(Saved entries)
$ cat src/rtl/pvc_vendor_regs.sv
// What this block does
// - bit 15 enables early receive-valid in 10BASE-T
// - bit 14 set disables 10BASE-T half-duplex loopback
// - bit 7 picks CRC counter source, rx/tx
// - read-only bit 6 shows MAC clock rate
// - station address matches frames, seeds scrambler, strapped
// - operating mode defaults from upper config straps
// - transmit FIFO depth field, four to seven bytes
// - manual MDI/MDI-X per channel pair when crossover off
// - bit 0 chooses plain or conditional parallel detect
// - read bit copies advanced register, then self-clears
// - seven-bit advanced address, range 0-12, resets zero
// - advanced read data port, read-only, resets zero
// - bits 9 and 8 enable transmit/receive clock delay
// - delay enables default from the clock delay strap
// - read-only bit 4 shows receive polarity reversed
// - crossover disable bit, default automatic crossover
module pvc_vendor_regs (
    input  wire logic                 clk_i,
    input  wire logic                 rst_b_i,
    input  wire logic                 soft_reset_i,
    input  wire pvc_pkg::pvc_strap_t  strap_i,
    input  wire pvc_pkg::pvc_status_t status_i,
    input  wire logic                 mdc_i,
    input  wire logic                 mdio_i,
    output logic                      mdio_o,
    output logic                      mdio_oe_o,
    input  wire logic                 adv_wr_en_i,
    input  wire logic [3:0]           adv_wr_addr_i,
    input  wire logic [15:0]          adv_wr_data_i,
    output pvc_pkg::pvc_cfg_t         cfg_o
);
    import pvc_pkg::*;

    pvc_mdio_state_t state_reg;
    pvc_strap_t      strap_reg;
    logic            mdc_reg;
    logic            mdc_rise;
    logic [5:0]      cnt_reg;
    logic [15:0]     sh_reg;
    logic [4:0]      idx_reg;
    logic            wr_reg;
    logic [4:0]      wr_idx_reg;
    logic [15:0]     wr_data_reg;
    logic [15:0]     spec_reg;
    logic [15:0]     ext_reg;
    logic [15:0]     aport_reg;
    logic [15:0]     cs_reg;
    logic [15:0]     mc_reg;
    logic [15:0]     rd_data_reg;
    logic            adv_rd_en;
    logic            adv_rd_valid_reg;
    logic [15:0]     adv_q;
    logic [4:0]      hdr_phy;
    logic [1:0]      hdr_op;
    logic [4:0]      hdr_reg;

    // readback image; read-only status bits are live, reserved bits read zero
    function automatic logic [15:0] reg_read(input logic [4:0] idx);
        logic [15:0] v;
        v = 16'h0000;
        case (idx)
            IDX_SPECIAL: begin
                v = spec_reg & SM_WMASK;
                v[SM_MCLK_SEL] = status_i.mac_clock_freq_select;
            end
            IDX_EXT_MODE: begin
                v = ext_reg & EM_WMASK;
            end
            IDX_ADR_PORT: begin
                v = aport_reg & AP_WMASK;
            end
            IDX_RD_DATA: begin
                v = rd_data_reg;
            end
            IDX_CLK_STAT: begin
                v = cs_reg & CS_WMASK;
                v[CS_RX_POL] = status_i.rx_polarity_reversed;
            end
            IDX_MODE_CTRL: begin
                v = mc_reg & MC_WMASK;
            end
            default: begin
                v = 16'h0000;
            end
        endcase
        return v;
    endfunction

    // management clock is sampled as plain data, so mdc must be well below clk_i
    always_ff @(posedge clk_i) begin
        if (!rst_b_i) begin
            // held high so a clock parked high at release is not taken for a rise
            mdc_reg <= 1'b1;
        end else begin
            mdc_reg <= mdc_i;
        end
    end

    assign mdc_rise = mdc_i & ~mdc_reg;
    assign hdr_op   = sh_reg[10:9];
    assign hdr_phy  = sh_reg[8:4];
    assign hdr_reg  = {sh_reg[3:0], mdio_i};

    // serial management frame engine
    always_ff @(posedge clk_i) begin
        if (!rst_b_i) begin
            state_reg   <= ST_PRE;
            cnt_reg     <= 6'h00;
            sh_reg      <= 16'h0000;
            idx_reg     <= 5'h00;
            mdio_o      <= 1'b0;
            mdio_oe_o   <= 1'b0;
            wr_reg      <= 1'b0;
            wr_idx_reg  <= 5'h00;
            wr_data_reg <= 16'h0000;
        end else begin
            wr_reg <= 1'b0;
            if (mdc_rise) begin
                case (state_reg)
                    ST_PRE: begin
                        if (mdio_i) begin
                            cnt_reg <= (cnt_reg == PRE_LEN) ? cnt_reg : cnt_reg + 6'h01;
                        end else if (cnt_reg == PRE_LEN) begin
                            state_reg <= ST_HDR;
                            cnt_reg   <= 6'h00;
                        end else begin
                            cnt_reg <= 6'h00;
                        end
                    end
                    ST_HDR: begin
                        sh_reg  <= {sh_reg[14:0], mdio_i};
                        cnt_reg <= cnt_reg + 6'h01;
                        if (cnt_reg == HDR_LAST) begin
                            cnt_reg <= 6'h00;
                            idx_reg <= hdr_reg;
                            // only frames to our own station address are answered
                            if (sh_reg[11] && hdr_phy == spec_reg[4:0] && hdr_op == OP_RD) begin
                                state_reg <= ST_TA_RD;
                                sh_reg    <= reg_read(hdr_reg);
                            end else if (sh_reg[11] && hdr_phy == spec_reg[4:0] && hdr_op == OP_WR) begin
                                state_reg <= ST_TA_WR;
                            end else begin
                                state_reg <= ST_PRE;
                            end
                        end
                    end
                    ST_TA_RD: begin
                        mdio_oe_o <= 1'b1;
                        mdio_o    <= 1'b0;
                        state_reg <= ST_RD;
                    end
                    ST_RD: begin
                        cnt_reg <= cnt_reg + 6'h01;
                        mdio_o  <= sh_reg[15];
                        sh_reg  <= {sh_reg[14:0], 1'b0};
                        if (cnt_reg == DATA_BITS) begin
                            mdio_oe_o <= 1'b0;
                            mdio_o    <= 1'b0;
                            cnt_reg   <= 6'h00;
                            state_reg <= ST_PRE;
                        end
                    end
                    ST_TA_WR: begin
                        cnt_reg <= cnt_reg + 6'h01;
                        if (cnt_reg == TA_LAST) begin
                            cnt_reg   <= 6'h00;
                            state_reg <= ST_WR;
                        end
                    end
                    ST_WR: begin
                        sh_reg  <= {sh_reg[14:0], mdio_i};
                        cnt_reg <= cnt_reg + 6'h01;
                        if (cnt_reg == DATA_LAST) begin
                            wr_reg      <= 1'b1;
                            wr_idx_reg  <= idx_reg;
                            wr_data_reg <= {sh_reg[14:0], mdio_i};
                            cnt_reg     <= 6'h00;
                            state_reg   <= ST_PRE;
                        end
                    end
                    default: begin
                        state_reg <= ST_PRE;
                        cnt_reg   <= 6'h00;
                        mdio_oe_o <= 1'b0;
                    end
                endcase
            end
        end
    end

    // straps are caught while reset is held, and reused on a soft reset
    always_ff @(posedge clk_i) begin
        if (!rst_b_i) begin
            strap_reg <= strap_i;
        end
    end

    // configuration registers; soft reset wins over a write in the same cycle
    always_ff @(posedge clk_i) begin
        if (!rst_b_i) begin
            spec_reg <= sm_default(strap_i);
            ext_reg  <= em_default(strap_i);
            cs_reg   <= cs_default(strap_i);
            mc_reg   <= MC_RST;
        end else if (soft_reset_i) begin
            spec_reg <= (spec_reg & SM_KEEP) | (sm_default(strap_reg) & ~SM_KEEP);
            ext_reg  <= (ext_reg & EM_KEEP) | (em_default(strap_reg) & ~EM_KEEP);
            cs_reg   <= (cs_reg & CS_KEEP) | (cs_default(strap_reg) & ~CS_KEEP);
            mc_reg   <= MC_RST;
        end else if (wr_reg) begin
            case (wr_idx_reg)
                IDX_SPECIAL:   spec_reg <= wr_data_reg & SM_WMASK;
                IDX_EXT_MODE:  ext_reg <= wr_data_reg & EM_WMASK;
                IDX_CLK_STAT:  cs_reg <= wr_data_reg & CS_WMASK;
                IDX_MODE_CTRL: mc_reg <= wr_data_reg & MC_WMASK;
                default: begin
                end
            endcase
        end
    end

    // advanced address port; the read bit is never stored, so it reads back cleared
    assign adv_rd_en = wr_reg && wr_idx_reg == IDX_ADR_PORT && wr_data_reg[AP_READ];

    always_ff @(posedge clk_i) begin
        if (!rst_b_i || soft_reset_i) begin
            aport_reg <= AP_RST;
        end else if (wr_reg && wr_idx_reg == IDX_ADR_PORT) begin
            aport_reg <= wr_data_reg & AP_WMASK;
        end
    end

    pvc_adv_mem u_adv_mem (
        .clk_i     (clk_i),
        .rst_b_i   (rst_b_i),
        .wr_en_i   (adv_wr_en_i),
        .wr_addr_i (adv_wr_addr_i),
        .wr_data_i (adv_wr_data_i),
        .rd_en_i   (adv_rd_en),
        .rd_addr_i (wr_data_reg[6:0]),
        .rd_data_o (adv_q)
    );

    // latched copy: later datapath updates do not disturb what software reads
    always_ff @(posedge clk_i) begin
        if (!rst_b_i || soft_reset_i) begin
            adv_rd_valid_reg <= 1'b0;
            rd_data_reg      <= RD_DATA_RST;
        end else begin
            adv_rd_valid_reg <= adv_rd_en;
            if (adv_rd_valid_reg) begin
                rd_data_reg <= adv_q;
            end
        end
    end

    // controls to the datapath, registered
    always_ff @(posedge clk_i) begin
        if (!rst_b_i) begin
            cfg_o <= '0;
        end else begin
            cfg_o.early_rxdv_en        <= spec_reg[SM_EARLY_RXDV];
            cfg_o.hd_loopback_active   <= status_i.link_10hd & ~spec_reg[SM_HD_LB_DIS];
            cfg_o.crc_src_tx           <= spec_reg[SM_CRC_SRC];
            cfg_o.tx_fifo_depth        <= ext_reg[EM_FIFO_LSB+:2];
            cfg_o.auto_xover_dis       <= mc_reg[MC_XOVER_DIS];
            cfg_o.mdi_x_ch01           <= mc_reg[MC_XOVER_DIS] & ext_reg[EM_MDIX01];
            cfg_o.mdi_x_ch23           <= mc_reg[MC_XOVER_DIS] & ext_reg[EM_MDIX23];
            cfg_o.pd_10hd_allowed      <= ~ext_reg[EM_CPD] | status_i.adv_10hd;
            cfg_o.pd_100hd_allowed     <= ~ext_reg[EM_CPD] | status_i.adv_100hd;
            cfg_o.tx_clk_delay_en      <= cs_reg[CS_TXC_DLY];
            cfg_o.rx_clk_delay_en      <= cs_reg[CS_RXC_DLY];
            cfg_o.operating_mode_field <= ext_reg[EM_MODE_LSB+:5];
            cfg_o.station_address      <= spec_reg[4:0];
        end
    end
endmodule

What the exercise asks - Search the data for "transmit" and list every line in which it occurs.

Solution to the problem -
// - transmit FIFO depth field, four to seven bytes
// - bits 9 and 8 enable transmit/receive clock delay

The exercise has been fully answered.